アジアが参入し買取額をドンと下げた。
自然エネルギーの固定価格買取制度が始まり市場は賑わっている。
毎日のように「メーカーがソーラー事業に参入」といった記事が出回っている。
再生可能エネルギーの推進という側面しか見ていないと、あたかも効果的な国策に見えるし、市場の活性化効果も得られており、出だし順調といった印象を受けるかもしれない。
しかし、固定価格買取制度は多くの側面を持った制度である。
ドイツで初めて採用された制度で、その背景に遡る。
ベルリンの壁が崩壊し社会主義国であった東ドイツは西ドイツとともに統一国家として歩みだした。
これは1989年の話だがドイツで固定価格買取制度が導入されたのはその翌年1990年からである。

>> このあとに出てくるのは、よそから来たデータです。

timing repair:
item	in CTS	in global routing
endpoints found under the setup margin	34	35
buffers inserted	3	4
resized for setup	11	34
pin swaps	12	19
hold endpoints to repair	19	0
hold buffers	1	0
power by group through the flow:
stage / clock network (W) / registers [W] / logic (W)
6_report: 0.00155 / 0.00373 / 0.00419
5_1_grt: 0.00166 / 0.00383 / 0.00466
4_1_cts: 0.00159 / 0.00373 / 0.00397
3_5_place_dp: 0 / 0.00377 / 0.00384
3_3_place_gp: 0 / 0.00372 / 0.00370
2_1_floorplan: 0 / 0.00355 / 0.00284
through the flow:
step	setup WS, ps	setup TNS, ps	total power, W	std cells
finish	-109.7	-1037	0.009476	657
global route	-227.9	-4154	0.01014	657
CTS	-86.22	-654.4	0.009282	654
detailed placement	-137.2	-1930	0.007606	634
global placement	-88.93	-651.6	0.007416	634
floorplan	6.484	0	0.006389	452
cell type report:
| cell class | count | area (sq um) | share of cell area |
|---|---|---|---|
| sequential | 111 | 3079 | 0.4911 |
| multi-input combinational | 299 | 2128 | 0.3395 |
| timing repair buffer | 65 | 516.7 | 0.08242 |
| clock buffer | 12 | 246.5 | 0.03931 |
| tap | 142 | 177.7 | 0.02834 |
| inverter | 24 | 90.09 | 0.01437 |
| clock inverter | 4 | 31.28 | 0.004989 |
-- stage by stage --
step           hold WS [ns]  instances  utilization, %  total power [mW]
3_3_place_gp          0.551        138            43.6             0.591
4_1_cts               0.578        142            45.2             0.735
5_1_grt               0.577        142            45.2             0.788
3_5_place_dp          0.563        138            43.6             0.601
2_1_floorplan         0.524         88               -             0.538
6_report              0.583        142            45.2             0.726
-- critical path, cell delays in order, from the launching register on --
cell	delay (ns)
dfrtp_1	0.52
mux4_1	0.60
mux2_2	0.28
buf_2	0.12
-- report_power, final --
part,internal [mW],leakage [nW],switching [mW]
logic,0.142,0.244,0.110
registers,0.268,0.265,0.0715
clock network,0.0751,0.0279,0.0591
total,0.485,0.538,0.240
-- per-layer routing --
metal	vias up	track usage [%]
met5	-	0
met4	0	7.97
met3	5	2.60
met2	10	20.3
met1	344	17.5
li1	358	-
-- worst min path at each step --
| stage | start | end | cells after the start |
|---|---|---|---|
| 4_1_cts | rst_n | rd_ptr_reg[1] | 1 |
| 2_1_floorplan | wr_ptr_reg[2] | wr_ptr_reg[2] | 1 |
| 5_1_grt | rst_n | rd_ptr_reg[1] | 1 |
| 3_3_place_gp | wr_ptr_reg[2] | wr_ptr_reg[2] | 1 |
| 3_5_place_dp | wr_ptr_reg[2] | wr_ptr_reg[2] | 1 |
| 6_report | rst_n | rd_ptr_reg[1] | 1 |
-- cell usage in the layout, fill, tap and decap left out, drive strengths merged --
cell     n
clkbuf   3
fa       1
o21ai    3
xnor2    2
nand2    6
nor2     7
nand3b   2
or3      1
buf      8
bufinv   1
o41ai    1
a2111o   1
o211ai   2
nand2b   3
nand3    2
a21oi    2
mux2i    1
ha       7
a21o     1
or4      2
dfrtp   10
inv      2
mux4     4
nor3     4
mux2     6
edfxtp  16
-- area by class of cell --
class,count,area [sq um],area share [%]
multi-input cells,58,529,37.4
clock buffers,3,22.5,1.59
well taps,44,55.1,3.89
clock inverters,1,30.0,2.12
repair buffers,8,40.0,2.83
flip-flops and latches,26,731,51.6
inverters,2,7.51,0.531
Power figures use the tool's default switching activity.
==> config.mk <==
export PLATFORM = sky130hd
export DESIGN_NAME = wed_cell
export DESIGN_NICKNAME = d
export VERILOG_FILES = /design/src/rtl/wed_pkg.sv /design/src/rtl/wed_cell.sv
export SDC_FILE = /design/constraint.sdc
export NUM_CORES = 1
export LEC_CHECK = 0
export ABC_AREA = 1
export CAP_MARGIN = 20
export CORE_AREA = 5 5 42 44
export DETAILED_ROUTE_END_ITERATION = 8
export DIE_AREA = 0 0 47 49
export DONT_BUFFER_PORTS = 1
export PLACE_DENSITY = 0.48
export SYNTH_ARGS = -nofsm -noshare
export SYNTH_HDL_FRONTEND = slang
export SYNTH_SLANG_ARGS = --single-unit
==> constraint.sdc <==
create_clock -name clk -period 0.8 [get_ports clk]
set_clock_uncertainty 0.05 [all_clocks]
set_input_delay 0.04 -clock clk [delete_from_list [all_inputs] [get_ports clk]]
set_output_delay 0.04 -clock clk [all_outputs]
set_load 0.02 [all_outputs]
==> src/rtl/wed_pkg.sv <==
package wed_pkg;

    // Fixed field widths
    localparam int PIX_W  = 8;
    localparam int DIM_W  = 11;
    localparam int MASK_W = 49;

    // Structuring element grid, always 7x7 with the origin in the middle
    localparam int GRID   = 7;
    localparam int CENTER = 3;

    // Result queue depth
    localparam int OUT_DEPTH = 8;

    // Defaults for the top-level parameters
    localparam int DEF_MAX_WIDTH   = 1024;
    localparam int DEF_WINDOW_SIZE = 7;

    localparam logic [PIX_W-1:0]  PIX_MAX    = 8'd255;
    localparam logic [PIX_W-1:0]  THRESHOLD  = 8'd128;
    localparam logic [MASK_W-1:0] MASK_RST   = 49'h0_0001_C387_0000;
    localparam logic [DIM_W-1:0]  WIDTH_RST  = 11'd640;
    localparam logic [DIM_W-1:0]  HEIGHT_RST = 11'd480;

    typedef enum logic [1:0] {
        REG_DILATE_MODE  = 2'd0,
        REG_SHAPE_MASK   = 2'd1,
        REG_FRAME_WIDTH  = 2'd2,
        REG_FRAME_HEIGHT = 2'd3
    } cfg_reg_t;

    // One finished result on its way to the output
    typedef struct packed {
        logic on;
        logic last;
    } res_t;

    // min for erode, max for dilate
    function automatic logic [PIX_W-1:0] pick(input logic dil,
                                              input logic [PIX_W-1:0] a,
                                              input logic [PIX_W-1:0] b);
        logic a_wins;
        a_wins = dil ? (a > b) : (a < b);
        return a_wins ? a : b;
    endfunction

endpackage

==> src/rtl/wed_cell.sv <==
module wed_cell
    import wed_pkg::*;
(
    input  logic             clk,
    input  logic             shift,
    input  logic [PIX_W-1:0] din,
    input  logic             take,
    input  logic [PIX_W-1:0] border,
    output logic [PIX_W-1:0] pix,
    output logic [PIX_W-1:0] val
);

    logic [PIX_W-1:0] pix_reg;

    always_ff @(posedge clk)
    begin
        if (shift)
            pix_reg <= din;
    end

    assign pix = pix_reg;
    // Masked-off or off-frame positions contribute the neutral value
    assign val = take ? pix_reg : border;

endmodule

当然ながら、旧社会主義国家が突然資本主義経済に放り込まれたため、あらゆる産業が淘汰されかねない状況となった。
これを予期していたドイツ政府は旧東ドイツの農家にソーラー発電設備を導入させた。
その際に、発電したエネルギーを3倍の額で買取するという制度とセットにし、結果的にソーラー発電は爆発的に拡がっていった。
一方で、買取に要する資金はどこから調達したか、というと西ドイツのエネルギー消費産業に対して、一律に課金したのである。
これにより、貧富の差が激しかったドイツ内で、利益再配分を行う仕組みを作った。
この制度はドイツ国内で資金が流れ、国家安定化の効果が得られた。
これが、ドイツ版の固定価格買取制度の本質だ。
さらに、旧東ドイツでは、獲得した資金を元に、ソーラーメーカーが誕生し、技術力を向上させていった。
そして、アジアのソーラーが参入してくるや否や、買取額をドンと下げた訳である。
つまり、ドイツの場合、手段であり、再生可能エネルギー推進も手段であった。
最終目的は利益再配分、国内経済の平準化と産業育成が目的だったのである。